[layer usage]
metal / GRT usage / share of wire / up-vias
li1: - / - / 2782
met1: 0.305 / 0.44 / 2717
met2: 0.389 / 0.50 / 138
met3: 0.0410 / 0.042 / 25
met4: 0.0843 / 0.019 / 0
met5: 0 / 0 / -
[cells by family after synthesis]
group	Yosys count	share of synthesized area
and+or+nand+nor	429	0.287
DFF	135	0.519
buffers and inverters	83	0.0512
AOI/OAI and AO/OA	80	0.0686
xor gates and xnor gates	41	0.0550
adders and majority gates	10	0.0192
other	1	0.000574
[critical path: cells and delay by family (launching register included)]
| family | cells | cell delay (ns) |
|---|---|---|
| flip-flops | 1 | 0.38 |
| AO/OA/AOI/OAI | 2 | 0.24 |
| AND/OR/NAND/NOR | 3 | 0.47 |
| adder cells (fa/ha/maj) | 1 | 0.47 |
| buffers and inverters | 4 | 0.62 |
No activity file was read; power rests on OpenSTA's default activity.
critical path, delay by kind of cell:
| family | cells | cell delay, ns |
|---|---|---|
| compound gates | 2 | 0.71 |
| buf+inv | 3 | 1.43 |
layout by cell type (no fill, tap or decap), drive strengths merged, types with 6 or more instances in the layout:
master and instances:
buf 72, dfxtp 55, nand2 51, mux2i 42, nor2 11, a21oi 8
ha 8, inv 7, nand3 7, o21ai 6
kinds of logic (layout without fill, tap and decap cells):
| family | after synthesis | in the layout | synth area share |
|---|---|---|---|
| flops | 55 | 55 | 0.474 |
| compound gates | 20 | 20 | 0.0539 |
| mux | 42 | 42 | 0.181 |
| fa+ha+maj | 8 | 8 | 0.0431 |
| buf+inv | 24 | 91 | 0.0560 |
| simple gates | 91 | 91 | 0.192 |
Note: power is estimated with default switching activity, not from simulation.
* * * * * * * * *
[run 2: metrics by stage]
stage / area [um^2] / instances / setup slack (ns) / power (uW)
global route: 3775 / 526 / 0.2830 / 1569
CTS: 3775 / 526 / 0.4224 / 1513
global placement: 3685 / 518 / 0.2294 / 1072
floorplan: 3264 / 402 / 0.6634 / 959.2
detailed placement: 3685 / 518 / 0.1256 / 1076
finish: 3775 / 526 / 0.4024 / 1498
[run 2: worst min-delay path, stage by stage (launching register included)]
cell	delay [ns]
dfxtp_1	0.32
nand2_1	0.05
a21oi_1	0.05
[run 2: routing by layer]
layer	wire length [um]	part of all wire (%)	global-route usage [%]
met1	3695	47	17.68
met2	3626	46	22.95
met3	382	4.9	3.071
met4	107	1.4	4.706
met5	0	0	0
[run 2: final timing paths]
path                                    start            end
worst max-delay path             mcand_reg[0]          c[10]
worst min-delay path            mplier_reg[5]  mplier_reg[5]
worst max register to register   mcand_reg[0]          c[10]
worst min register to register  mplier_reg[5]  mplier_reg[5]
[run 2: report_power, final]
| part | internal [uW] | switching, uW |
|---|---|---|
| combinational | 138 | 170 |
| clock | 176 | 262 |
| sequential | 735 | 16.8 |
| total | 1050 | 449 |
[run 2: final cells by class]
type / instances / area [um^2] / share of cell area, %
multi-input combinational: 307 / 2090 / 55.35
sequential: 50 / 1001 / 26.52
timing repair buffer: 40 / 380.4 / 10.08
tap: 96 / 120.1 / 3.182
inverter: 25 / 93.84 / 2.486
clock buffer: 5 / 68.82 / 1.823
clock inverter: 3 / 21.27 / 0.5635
* * * * * * * * *
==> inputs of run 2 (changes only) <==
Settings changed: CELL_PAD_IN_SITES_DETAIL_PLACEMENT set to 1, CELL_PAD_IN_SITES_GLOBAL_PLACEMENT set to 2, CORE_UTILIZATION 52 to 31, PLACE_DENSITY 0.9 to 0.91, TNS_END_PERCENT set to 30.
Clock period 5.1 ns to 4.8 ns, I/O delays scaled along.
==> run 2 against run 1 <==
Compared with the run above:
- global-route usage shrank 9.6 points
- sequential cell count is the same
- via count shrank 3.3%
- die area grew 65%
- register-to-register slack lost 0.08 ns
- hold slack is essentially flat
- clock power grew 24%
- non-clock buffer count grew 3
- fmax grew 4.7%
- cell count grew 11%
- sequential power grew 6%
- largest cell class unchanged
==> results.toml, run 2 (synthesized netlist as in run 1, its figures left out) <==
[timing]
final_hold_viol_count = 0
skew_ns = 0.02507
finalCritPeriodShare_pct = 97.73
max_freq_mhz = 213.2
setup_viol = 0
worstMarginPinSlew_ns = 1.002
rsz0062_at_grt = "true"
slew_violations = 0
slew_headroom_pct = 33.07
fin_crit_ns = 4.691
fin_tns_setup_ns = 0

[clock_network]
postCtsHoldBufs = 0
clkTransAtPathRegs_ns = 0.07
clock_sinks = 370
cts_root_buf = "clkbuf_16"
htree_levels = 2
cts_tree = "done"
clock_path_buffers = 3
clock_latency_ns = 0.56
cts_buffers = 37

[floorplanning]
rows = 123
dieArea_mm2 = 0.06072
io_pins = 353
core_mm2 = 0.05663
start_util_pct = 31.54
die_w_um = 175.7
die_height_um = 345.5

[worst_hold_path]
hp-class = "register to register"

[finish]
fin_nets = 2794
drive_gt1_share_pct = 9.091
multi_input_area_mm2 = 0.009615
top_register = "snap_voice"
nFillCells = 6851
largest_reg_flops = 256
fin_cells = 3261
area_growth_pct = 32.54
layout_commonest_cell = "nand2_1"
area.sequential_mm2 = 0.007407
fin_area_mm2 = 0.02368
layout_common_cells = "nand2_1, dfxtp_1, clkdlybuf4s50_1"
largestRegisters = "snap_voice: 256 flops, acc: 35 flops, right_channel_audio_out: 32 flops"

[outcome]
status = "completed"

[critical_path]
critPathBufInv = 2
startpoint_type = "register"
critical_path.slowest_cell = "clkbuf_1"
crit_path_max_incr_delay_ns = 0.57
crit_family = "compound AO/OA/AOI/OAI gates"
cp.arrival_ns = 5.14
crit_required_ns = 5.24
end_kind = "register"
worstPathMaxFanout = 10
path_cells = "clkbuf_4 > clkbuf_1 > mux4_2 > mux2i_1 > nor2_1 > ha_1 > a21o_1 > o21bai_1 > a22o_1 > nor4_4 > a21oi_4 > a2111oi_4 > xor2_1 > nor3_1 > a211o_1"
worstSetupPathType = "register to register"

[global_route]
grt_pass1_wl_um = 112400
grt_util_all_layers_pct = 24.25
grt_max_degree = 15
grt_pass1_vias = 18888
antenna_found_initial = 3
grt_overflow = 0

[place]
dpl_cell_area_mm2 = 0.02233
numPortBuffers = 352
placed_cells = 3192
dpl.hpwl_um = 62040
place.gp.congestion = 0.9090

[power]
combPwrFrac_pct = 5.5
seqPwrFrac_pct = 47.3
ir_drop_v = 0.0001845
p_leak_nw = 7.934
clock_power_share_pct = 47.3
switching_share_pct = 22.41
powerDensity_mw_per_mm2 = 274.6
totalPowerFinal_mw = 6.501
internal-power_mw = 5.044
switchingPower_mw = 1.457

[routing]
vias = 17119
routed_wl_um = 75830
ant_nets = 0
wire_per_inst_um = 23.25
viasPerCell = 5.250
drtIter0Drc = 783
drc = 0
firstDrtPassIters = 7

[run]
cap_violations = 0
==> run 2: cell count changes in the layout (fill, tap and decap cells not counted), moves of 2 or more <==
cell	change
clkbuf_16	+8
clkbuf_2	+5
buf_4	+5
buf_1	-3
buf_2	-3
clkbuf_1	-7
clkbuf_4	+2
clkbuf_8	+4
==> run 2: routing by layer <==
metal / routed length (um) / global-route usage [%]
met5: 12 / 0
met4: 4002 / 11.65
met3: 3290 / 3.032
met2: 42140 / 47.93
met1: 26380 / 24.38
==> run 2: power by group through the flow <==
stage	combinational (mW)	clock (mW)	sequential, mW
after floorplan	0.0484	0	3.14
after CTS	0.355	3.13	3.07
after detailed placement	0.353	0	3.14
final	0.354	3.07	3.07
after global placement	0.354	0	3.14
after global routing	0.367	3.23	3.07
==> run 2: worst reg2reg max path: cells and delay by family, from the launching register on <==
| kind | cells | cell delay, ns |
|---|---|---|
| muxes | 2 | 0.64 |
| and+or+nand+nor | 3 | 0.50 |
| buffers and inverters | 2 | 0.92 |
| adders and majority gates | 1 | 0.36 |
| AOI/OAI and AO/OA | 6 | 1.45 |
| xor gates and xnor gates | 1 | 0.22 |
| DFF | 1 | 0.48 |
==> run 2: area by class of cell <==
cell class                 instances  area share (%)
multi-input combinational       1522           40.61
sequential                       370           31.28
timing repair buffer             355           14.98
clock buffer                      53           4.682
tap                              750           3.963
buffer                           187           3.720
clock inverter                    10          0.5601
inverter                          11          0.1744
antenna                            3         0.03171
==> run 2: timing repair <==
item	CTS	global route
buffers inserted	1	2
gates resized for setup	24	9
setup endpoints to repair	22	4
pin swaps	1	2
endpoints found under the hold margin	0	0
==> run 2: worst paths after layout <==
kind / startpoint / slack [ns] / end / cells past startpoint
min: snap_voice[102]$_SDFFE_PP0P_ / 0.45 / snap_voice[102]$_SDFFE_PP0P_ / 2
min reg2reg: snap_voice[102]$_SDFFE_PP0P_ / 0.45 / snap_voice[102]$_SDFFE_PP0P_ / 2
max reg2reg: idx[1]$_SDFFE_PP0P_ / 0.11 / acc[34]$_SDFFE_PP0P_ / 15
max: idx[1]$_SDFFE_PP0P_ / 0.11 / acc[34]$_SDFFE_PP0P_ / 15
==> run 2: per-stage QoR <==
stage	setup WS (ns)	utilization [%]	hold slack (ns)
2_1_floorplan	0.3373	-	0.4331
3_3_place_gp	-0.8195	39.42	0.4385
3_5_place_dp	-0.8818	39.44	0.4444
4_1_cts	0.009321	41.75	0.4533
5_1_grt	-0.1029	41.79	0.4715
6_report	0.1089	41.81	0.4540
* * * * * * * * *
_Work task_
Look above for the line containing "- largest cell class unchanged" and the line containing "crit_required_ns = 5.24". Transcribe both, with the lines between them, exactly.

_Reply to the exercise_
- largest cell class unchanged
==> results.toml, run 2 (synthesized netlist as in run 1, its figures left out) <==
[timing]
final_hold_viol_count = 0
skew_ns = 0.02507
finalCritPeriodShare_pct = 97.73
max_freq_mhz = 213.2
setup_viol = 0
worstMarginPinSlew_ns = 1.002
rsz0062_at_grt = "true"
slew_violations = 0
slew_headroom_pct = 33.07
fin_crit_ns = 4.691
fin_tns_setup_ns = 0

[clock_network]
postCtsHoldBufs = 0
clkTransAtPathRegs_ns = 0.07
clock_sinks = 370
cts_root_buf = "clkbuf_16"
htree_levels = 2
cts_tree = "done"
clock_path_buffers = 3
clock_latency_ns = 0.56
cts_buffers = 37

[floorplanning]
rows = 123
dieArea_mm2 = 0.06072
io_pins = 353
core_mm2 = 0.05663
start_util_pct = 31.54
die_w_um = 175.7
die_height_um = 345.5

[worst_hold_path]
hp-class = "register to register"

[finish]
fin_nets = 2794
drive_gt1_share_pct = 9.091
multi_input_area_mm2 = 0.009615
top_register = "snap_voice"
nFillCells = 6851
largest_reg_flops = 256
fin_cells = 3261
area_growth_pct = 32.54
layout_commonest_cell = "nand2_1"
area.sequential_mm2 = 0.007407
fin_area_mm2 = 0.02368
layout_common_cells = "nand2_1, dfxtp_1, clkdlybuf4s50_1"
largestRegisters = "snap_voice: 256 flops, acc: 35 flops, right_channel_audio_out: 32 flops"

[outcome]
status = "completed"

[critical_path]
critPathBufInv = 2
startpoint_type = "register"
critical_path.slowest_cell = "clkbuf_1"
crit_path_max_incr_delay_ns = 0.57
crit_family = "compound AO/OA/AOI/OAI gates"
cp.arrival_ns = 5.14
crit_required_ns = 5.24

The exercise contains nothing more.